The late missiologist Lesslie Newbigin famously asked:

How is it possible that the gospel should be credible, that people should come to believe that the power which has the last word in human affairs is represented by a man hanging on a cross? . . . The only answer, the only hermeneutic of the gospel, is a congregation of men and women who believe it and live by it. (The Gospel in a Pluralistic Society)

Early Christians understood the Way of Jesus Christ as a human life to imitate in word and in deed. They sought to imitate Christ through personal habits of prayer and repentance, but also through hospitality and care for those in need. Ministries of healing and care for the poor and destitute were embodied ways in which early Christian cared for one another, and by which they exemplified the Gospel in relation to their pagan neighbors. Over time, these practices became the basis for orphanages, hospitals, and other social ministries that so profoundly shaped Christendom.
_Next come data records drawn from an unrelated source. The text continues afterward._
### config.mk
export PLATFORM = sky130hd
export DESIGN_NAME = sleep_clk_ctrl
export DESIGN_NICKNAME = d
export VERILOG_FILES = /design/src/rtl/sleep_clk_pkg.sv /design/src/rtl/clk_div_en.sv /design/src/rtl/osc_req.sv /design/src/rtl/sleep_fsm.sv /design/src/rtl/sleep_clk_ctrl.sv
export SDC_FILE = /design/constraint.sdc
export NUM_CORES = 1
export LEC_CHECK = 0
export BUFFER_PORTS_ARGS = -buffer_cell sky130_fd_sc_hd__buf_4
export CAP_MARGIN = 20
export CORE_UTILIZATION = 40
export CTS_CLUSTER_SIZE = 25
export DETAILED_ROUTE_END_ITERATION = 10
export PLACE_DENSITY = 0.63
export REMOVE_ABC_BUFFERS = 1
export SLEW_MARGIN = 20
export SYNTH_ARGS = -nofsm -noshare
export SYNTH_HDL_FRONTEND = slang
export SYNTH_SLANG_ARGS = --single-unit
### constraint.sdc
create_clock -name clk_i -period 1.7 [get_ports clk_i]
set_input_delay 0.085 -clock clk_i [delete_from_list [all_inputs] [get_ports clk_i]]
set_output_delay 0.085 -clock clk_i [all_outputs]
set_load 0.005 [all_outputs]
### src/rtl/sleep_clk_pkg.sv
package sleep_clk_pkg;
  typedef enum logic [2:0] {
    ST_RUN    = 3'd0,
    ST_SWITCH = 3'd1,
    ST_ENTER  = 3'd2,
    ST_SLEEP  = 3'd3,
    ST_WAKE   = 3'd4
  } ctl_state_e;

  localparam int unsigned NUM_OSC  = 2;
  localparam int unsigned OSC_FAST = 0;
  localparam int unsigned OSC_XTAL = 1;

  // oscillator index from a source code: bit 0 decides
  function automatic logic src_to_osc(input logic [1:0] src);
    return src[0];
  endfunction
endpackage

### src/rtl/clk_div_en.sv
module clk_div_en #(
  parameter int unsigned DIV_W = 2
) (
  input  logic             clk_i,
  input  logic             rst_ni,
  input  logic             run_i,
  input  logic [DIV_W-1:0] div_i,
  output logic             en_o
);
  localparam int unsigned CNT_W = (1 << DIV_W) - 1;

  logic [CNT_W-1:0] cnt_q;
  logic [CNT_W-1:0] mask;
  logic [CNT_W-1:0] one;

  assign one  = CNT_W'(1);
  // top code wraps to zero, minus one gives all ones
  assign mask = (one << div_i) - one;
  assign en_o = run_i && ((cnt_q & mask) == '0);

  always_ff @(posedge clk_i or negedge rst_ni) begin
    if (!rst_ni)    cnt_q <= '0;
    else if (run_i) cnt_q <= cnt_q + one;
    else            cnt_q <= '0;
  end
endmodule

### src/rtl/osc_req.sv
module osc_req
  import sleep_clk_pkg::*;
#(
  parameter int unsigned N_OSC = NUM_OSC
) (
  input  ctl_state_e       state_i,
  input  logic             act_idx_i,
  input  logic             tgt_idx_i,
  input  logic             xtal_stop_i,
  output logic [N_OSC-1:0] en_o
);
  logic run_ph, sleep_ph, waking, switching;

  assign run_ph    = (state_i == ST_RUN) || (state_i == ST_SWITCH) || (state_i == ST_ENTER);
  assign sleep_ph  = (state_i == ST_SLEEP) || (state_i == ST_WAKE);
  assign waking    = (state_i == ST_WAKE);
  assign switching = (state_i == ST_SWITCH);

  for (genvar k = 0; k < N_OSC; k++) begin : g_osc
    if (k == OSC_XTAL) begin : g_xtal
      // crystal runs outside sleep; in sleep only if kept or needed for wake
      assign en_o[k] = !sleep_ph || !xtal_stop_i || (waking && tgt_idx_i == 1'(k));
    end else begin : g_fast
      assign en_o[k] = (run_ph && (act_idx_i == 1'(k) || (switching && tgt_idx_i == 1'(k))))
                     || (waking && tgt_idx_i == 1'(k));
    end
  end
endmodule

### src/rtl/sleep_fsm.sv
module sleep_fsm
  import sleep_clk_pkg::*;
#(
  parameter int unsigned SRC_W     = 2,
  parameter int unsigned DIV_W     = 2,
  parameter int unsigned ENTRY_CYC = 4
) (
  input  logic               clk_i,
  input  logic               rst_ni,
  input  logic               cfg_we_i,
  input  logic [SRC_W-1:0]   cfg_src_i,
  input  logic [DIV_W-1:0]   cfg_div_i,
  input  logic               sleep_req_i,
  input  logic               deep_i,
  input  logic               wake_irq_i,
  input  logic               wake_mode_i,
  input  logic [SRC_W-1:0]   wake_src_i,
  input  logic [DIV_W-1:0]   wake_div_i,
  input  logic [NUM_OSC-1:0] osc_rdy_i,
  output ctl_state_e         state_o,
  output logic [SRC_W-1:0]   cur_src_o,
  output logic [DIV_W-1:0]   cur_div_o,
  output logic               act_idx_o,
  output logic               tgt_idx_o
);
  localparam int unsigned ENT_W = (ENTRY_CYC > 1) ? $clog2(ENTRY_CYC) : 1;

  ctl_state_e       state_q, state_d;
  logic [SRC_W-1:0] cur_src_q, cur_src_d, pend_src_q, pend_src_d;
  logic [DIV_W-1:0] cur_div_q, cur_div_d, pend_div_q, pend_div_d;
  logic [ENT_W-1:0] ent_q, ent_d;
  logic             tgt_rdy;

  assign act_idx_o = src_to_osc(cur_src_q);
  assign tgt_idx_o = (state_q == ST_SWITCH) ? src_to_osc(pend_src_q) : src_to_osc(cur_src_q);
  assign tgt_rdy   = osc_rdy_i[tgt_idx_o];

  always_comb begin
    state_d    = state_q;
    cur_src_d  = cur_src_q;
    cur_div_d  = cur_div_q;
    pend_src_d = pend_src_q;
    pend_div_d = pend_div_q;
    ent_d      = ent_q;
    unique case (state_q)
      ST_RUN: begin
        if (cfg_we_i) begin
          pend_src_d = cfg_src_i;
          pend_div_d = cfg_div_i;
          state_d    = ST_SWITCH;
        end else if (sleep_req_i && deep_i) begin
          ent_d   = '0;
          state_d = ST_ENTER;
        end
      end
      ST_SWITCH: begin
        if (tgt_rdy) begin
          cur_src_d = pend_src_q;
          cur_div_d = pend_div_q;
          state_d   = ST_RUN;
        end
      end
      ST_ENTER: begin
        if (wake_irq_i)                            state_d = ST_RUN;
        else if (ent_q == ENT_W'(ENTRY_CYC - 1))   state_d = ST_SLEEP;
        else                                       ent_d   = ent_q + ENT_W'(1);
      end
      ST_SLEEP: begin
        if (wake_irq_i) begin
          if (wake_mode_i) begin
            cur_src_d = wake_src_i;
            cur_div_d = wake_div_i;
          end
          state_d = ST_WAKE;
        end
      end
      ST_WAKE: begin
        if (tgt_rdy) state_d = ST_RUN;
      end
      default: state_d = ST_WAKE;
    endcase
  end

  always_ff @(posedge clk_i or negedge rst_ni) begin
    if (!rst_ni) begin
      state_q    <= ST_WAKE;   // cold start waits for the fast oscillator
      cur_src_q  <= '0;
      cur_div_q  <= '0;
      pend_src_q <= '0;
      pend_div_q <= '0;
      ent_q      <= '0;
    end else begin
      state_q    <= state_d;
      cur_src_q  <= cur_src_d;
      cur_div_q  <= cur_div_d;
      pend_src_q <= pend_src_d;
      pend_div_q <= pend_div_d;
      ent_q      <= ent_d;
    end
  end

  assign state_o   = state_q;
  assign cur_src_o = cur_src_q;
  assign cur_div_o = cur_div_q;
endmodule

### src/rtl/sleep_clk_ctrl.sv
module sleep_clk_ctrl
  import sleep_clk_pkg::*;
#(
  parameter int unsigned SRC_W     = 2,
  parameter int unsigned DIV_W     = 2,
  parameter int unsigned ENTRY_CYC = 4
) (
  input  logic             clk_i,
  input  logic             rst_ni,
  input  logic             cfg_we_i,
  input  logic [SRC_W-1:0] cfg_src_i,
  input  logic [DIV_W-1:0] cfg_div_i,
  input  logic             wake_mode_i,
  input  logic [SRC_W-1:0] wake_src_i,
  input  logic [DIV_W-1:0] wake_div_i,
  input  logic             xtal_stop_i,
  input  logic             sleep_req_i,
  input  logic             deep_i,
  input  logic             wake_irq_i,
  input  logic             fast_rdy_i,
  input  logic             xtal_rdy_i,
  output logic             fast_en_o,
  output logic             xtal_en_o,
  output logic             sys_clk_en_o,
  output logic             rtc_clk_en_o,
  output logic [SRC_W-1:0] cur_src_o,
  output logic [DIV_W-1:0] cur_div_o,
  output logic             switch_busy_o,
  output logic             sleeping_o
);
  ctl_state_e         state;
  logic [NUM_OSC-1:0] osc_rdy, osc_en;
  logic               act_idx, tgt_idx, clk_run;

  assign osc_rdy[OSC_FAST] = fast_rdy_i;
  assign osc_rdy[OSC_XTAL] = xtal_rdy_i;

  sleep_fsm #(
    .SRC_W(SRC_W), .DIV_W(DIV_W), .ENTRY_CYC(ENTRY_CYC)
  ) u_fsm (
    .clk_i, .rst_ni, .cfg_we_i, .cfg_src_i, .cfg_div_i,
    .sleep_req_i, .deep_i, .wake_irq_i, .wake_mode_i, .wake_src_i, .wake_div_i,
    .osc_rdy_i (osc_rdy),
    .state_o   (state),
    .cur_src_o,
    .cur_div_o,
    .act_idx_o (act_idx),
    .tgt_idx_o (tgt_idx)
  );

  osc_req #(.N_OSC(NUM_OSC)) u_osc (
    .state_i     (state),
    .act_idx_i   (act_idx),
    .tgt_idx_i   (tgt_idx),
    .xtal_stop_i,
    .en_o        (osc_en)
  );

  assign clk_run = (state == ST_RUN) || (state == ST_SWITCH) || (state == ST_ENTER);

  clk_div_en #(.DIV_W(DIV_W)) u_div (
    .clk_i, .rst_ni,
    .run_i (clk_run),
    .div_i (cur_div_o),
    .en_o  (sys_clk_en_o)
  );

  assign fast_en_o     = osc_en[OSC_FAST];
  assign xtal_en_o     = osc_en[OSC_XTAL];
  assign rtc_clk_en_o  = osc_en[OSC_XTAL] && xtal_rdy_i;
  assign switch_busy_o = (state == ST_SWITCH);
  assign sleeping_o    = (state == ST_SLEEP);
endmodule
Tragically, much of American Christianity has become divided in the last century between two versions of the Gospel: one in which faith in Jesus Christ leads to salvation and eternal life, the other in which following Jesus means social action on behalf of the poor and disenfranchised. For the ancient church, such a dichotomy between personal salvation and good works would have been inconceivable. It would be to separate the root of the Gospel from its fruit. “Let your light so shine before all people that they may see your good works, and glorify your Father in heaven,” says Jesus in the Sermon on the Mount. Accordingly, the ancient church proclaimed the Gospel through both words of truth and works of love. If the Gospel is to flourish in our time, we will need to heal the modern divide between a faith that we affirm with our lips and a faith we embody in our lives, both individually and as the church. The Way of Jesus Christ is an embodied way that seeks to imitate him in both word and deed.

The faith of the ancient church, which is the biblical and apostolic faith, still offers us a complete way of being in Christ in which every aspect of our lives, as individuals and as the church, is rooted in him and formed according to his image. And it is an excellent way.

The Rev. Dr. Joel Scandrett is the Associate Professor of Historical Theology at Trinity Anglican Seminary in Ambridge, PA.